[Collected data entries]
────

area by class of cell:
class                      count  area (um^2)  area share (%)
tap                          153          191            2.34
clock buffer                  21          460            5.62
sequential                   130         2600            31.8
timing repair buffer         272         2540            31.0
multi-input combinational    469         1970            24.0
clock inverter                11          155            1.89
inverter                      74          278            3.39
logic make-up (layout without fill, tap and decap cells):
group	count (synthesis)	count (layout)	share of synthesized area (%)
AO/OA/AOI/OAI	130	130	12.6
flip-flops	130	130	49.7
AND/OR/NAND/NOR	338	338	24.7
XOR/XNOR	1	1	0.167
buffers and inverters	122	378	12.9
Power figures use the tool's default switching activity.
**src/rtl/hazard_pkg.sv**
```systemverilog
// Shared encodings for the pipeline hazard controller: FSM states, result-source and forwarding codes.
package hazard_pkg;

    typedef enum logic {
        RUN      = 1'b0,
        MEM_WAIT = 1'b1
    } state_e;

    localparam logic [1:0] RES_LOAD = 2'b01;

    localparam logic [1:0] FWD_RF  = 2'b00;
    localparam logic [1:0] FWD_WB  = 2'b01;
    localparam logic [1:0] FWD_MEM = 2'b10;

    typedef struct packed {
        logic stallf;
        logic stalld;
        logic flushd;
        logic stalle;
        logic flushe;
        logic stallm;
    } ctrl_t;

    // x0 is hardwired zero, so it never matches as a producer
    function automatic logic reg_hit(input logic [4:0] prod, input logic [4:0] cons);
        return (prod != 5'd0) && (prod == cons);
    endfunction

endpackage

```
**src/rtl/hazard_fwd_sel.sv**
```systemverilog
// E-stage operand forwarding select for one source register; M stage wins over W stage.
module hazard_fwd_sel
    import hazard_pkg::*;
(
    input  logic [4:0] rd_addr_e,
    input  logic [4:0] wr_addrm,
    input  logic       regwr_sgnm,
    input  logic [4:0] wr_addrw,
    input  logic       regwr_sgnw,
    output logic [1:0] fwd_sel
);

    always_comb begin
        fwd_sel = FWD_RF;
        if (regwr_sgnm && reg_hit(wr_addrm, rd_addr_e)) begin
            fwd_sel = FWD_MEM;
        end else if (regwr_sgnw && reg_hit(wr_addrw, rd_addr_e)) begin
            fwd_sel = FWD_WB;
        end
    end

endmodule

```
**src/rtl/hazard_ctrl.sv**
```systemverilog
// Stall/flush/forward control for the 5-stage pipeline with a data-memory wait FSM and timeout.
// Define HAZARD_PERF_EN to add saturating stall/flush/memwait performance counters.
module hazard_ctrl
    import hazard_pkg::*;
#(
    parameter int unsigned MEM_TIMEOUT = 256,
    parameter int unsigned CNT_W       = 32
) (
    input  logic             clk,
    input  logic             rst,
    input  logic [4:0]       rd_addr1d,
    input  logic [4:0]       rd_addr2d,
    input  logic [4:0]       rd_addr1e,
    input  logic [4:0]       rd_addr2e,
    input  logic [4:0]       wr_addre,
    input  logic [1:0]       result_sgne,
    input  logic [4:0]       wr_addrm,
    input  logic             regwr_sgnm,
    input  logic             memreq_m,
    input  logic             dmem_ready,
    input  logic [4:0]       wr_addrw,
    input  logic             regwr_sgnw,
    input  logic             pcsrce,
    output logic             stallf,
    output logic             stalld,
    output logic             flushd,
    output logic             stalle,
    output logic             flushe,
    output logic             stallm,
    output logic [1:0]       forward_ae,
    output logic [1:0]       forward_be,
    output logic             mem_err
`ifdef HAZARD_PERF_EN
    ,
    output logic [CNT_W-1:0] perf_stall,
    output logic [CNT_W-1:0] perf_flush,
    output logic [CNT_W-1:0] perf_memwait
`endif
);

    localparam int unsigned WCNT_W = (MEM_TIMEOUT > 2) ? $clog2(MEM_TIMEOUT) : 1;
    localparam logic [WCNT_W-1:0] WAIT_LAST = WCNT_W'(MEM_TIMEOUT - 1);

    if (MEM_TIMEOUT < 2 || MEM_TIMEOUT > 65535 || CNT_W < 1) begin : g_bad_param
        $error("hazard_ctrl: parameter out of range");
    end

    state_e            state_q, state_d;
    logic [WCNT_W-1:0] wait_cnt_q, wait_cnt_d;
    ctrl_t             ctrl;
    ctrl_t             run_ctrl;
    logic              mem_err_c;
    logic              load_use;
    logic [1:0]        fwd_a_sel, fwd_b_sel;

    hazard_fwd_sel u_fwd_a (
        .rd_addr_e  (rd_addr1e),
        .wr_addrm   (wr_addrm),
        .regwr_sgnm (regwr_sgnm),
        .wr_addrw   (wr_addrw),
        .regwr_sgnw (regwr_sgnw),
        .fwd_sel    (fwd_a_sel)
    );

    hazard_fwd_sel u_fwd_b (
        .rd_addr_e  (rd_addr2e),
        .wr_addrm   (wr_addrm),
        .regwr_sgnm (regwr_sgnm),
        .wr_addrw   (wr_addrw),
        .regwr_sgnw (regwr_sgnw),
        .fwd_sel    (fwd_b_sel)
    );

    assign load_use = (result_sgne == RES_LOAD) &&
                      (reg_hit(wr_addre, rd_addr1d) || reg_hit(wr_addre, rd_addr2d));

    // Redirect / load-use controls, used whenever memory is not holding the pipe
    always_comb begin
        run_ctrl = '0;
        if (pcsrce) begin
            run_ctrl.flushd = 1'b1;
            run_ctrl.flushe = 1'b1;
        end else if (load_use) begin
            run_ctrl.stallf = 1'b1;
            run_ctrl.stalld = 1'b1;
            run_ctrl.flushe = 1'b1;
        end
    end

    always_comb begin
        ctrl       = '0;
        mem_err_c  = 1'b0;
        state_d    = state_q;
        wait_cnt_d = wait_cnt_q;

        if (state_q == RUN) begin
            wait_cnt_d = '0;
            if (memreq_m && !dmem_ready) begin
                ctrl    = '{stallf: 1'b1, stalld: 1'b1, flushd: 1'b0,
                            stalle: 1'b1, flushe: 1'b0, stallm: 1'b1};
                state_d = MEM_WAIT;
            end else begin
                ctrl = run_ctrl;
            end
        end else begin
            // On release the pipe advances this cycle, so a pending redirect must act now
            if (dmem_ready) begin
                ctrl       = run_ctrl;
                state_d    = RUN;
                wait_cnt_d = '0;
            end else if (wait_cnt_q == WAIT_LAST) begin
                ctrl       = run_ctrl;
                mem_err_c  = 1'b1;
                state_d    = RUN;
                wait_cnt_d = '0;
            end else begin
                ctrl       = '{stallf: 1'b1, stalld: 1'b1, flushd: 1'b0,
                               stalle: 1'b1, flushe: 1'b0, stallm: 1'b1};
                wait_cnt_d = wait_cnt_q + 1'b1;
            end
        end

        if (rst) begin
            ctrl       = '0;
            mem_err_c  = 1'b0;
            state_d    = RUN;
            wait_cnt_d = '0;
        end
    end

    always_ff @(posedge clk) begin
        if (rst) begin
            state_q    <= RUN;
            wait_cnt_q <= '0;
        end else begin
            state_q    <= state_d;
            wait_cnt_q <= wait_cnt_d;
        end
    end

    assign stallf     = ctrl.stallf;
    assign stalld     = ctrl.stalld;
    assign flushd     = ctrl.flushd;
    assign stalle     = ctrl.stalle;
    assign flushe     = ctrl.flushe;
    assign stallm     = ctrl.stallm;
    assign mem_err    = mem_err_c;
    assign forward_ae = rst ? FWD_RF : fwd_a_sel;
    assign forward_be = rst ? FWD_RF : fwd_b_sel;

`ifdef HAZARD_PERF_EN
    logic [CNT_W-1:0] perf_stall_q, perf_stall_d;
    logic [CNT_W-1:0] perf_flush_q, perf_flush_d;
    logic [CNT_W-1:0] perf_memwait_q, perf_memwait_d;

    always_comb begin
        perf_stall_d   = perf_stall_q;
        perf_flush_d   = perf_flush_q;
        perf_memwait_d = perf_memwait_q;
        if (ctrl.stalld && (perf_stall_q != '1)) begin
            perf_stall_d = perf_stall_q + 1'b1;
        end
        if (ctrl.flushe && (perf_flush_q != '1)) begin
            perf_flush_d = perf_flush_q + 1'b1;
        end
        if ((state_q == MEM_WAIT) && (perf_memwait_q != '1)) begin
            perf_memwait_d = perf_memwait_q + 1'b1;
        end
    end

    always_ff @(posedge clk) begin
        if (rst) begin
            perf_stall_q   <= '0;
            perf_flush_q   <= '0;
            perf_memwait_q <= '0;
        end else begin
            perf_stall_q   <= perf_stall_d;
            perf_flush_q   <= perf_flush_d;
            perf_memwait_q <= perf_memwait_d;
        end
    end

    assign perf_stall   = perf_stall_q;
    assign perf_flush   = perf_flush_q;
    assign perf_memwait = perf_memwait_q;
`endif

endmodule

```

────

[Instructions for the task]: Your response should be the lines of the entries above that include the string "source".

[Result of the task]:
// Shared encodings for the pipeline hazard controller: FSM states, result-source and forwarding codes.
// E-stage operand forwarding select for one source register; M stage wins over W stage.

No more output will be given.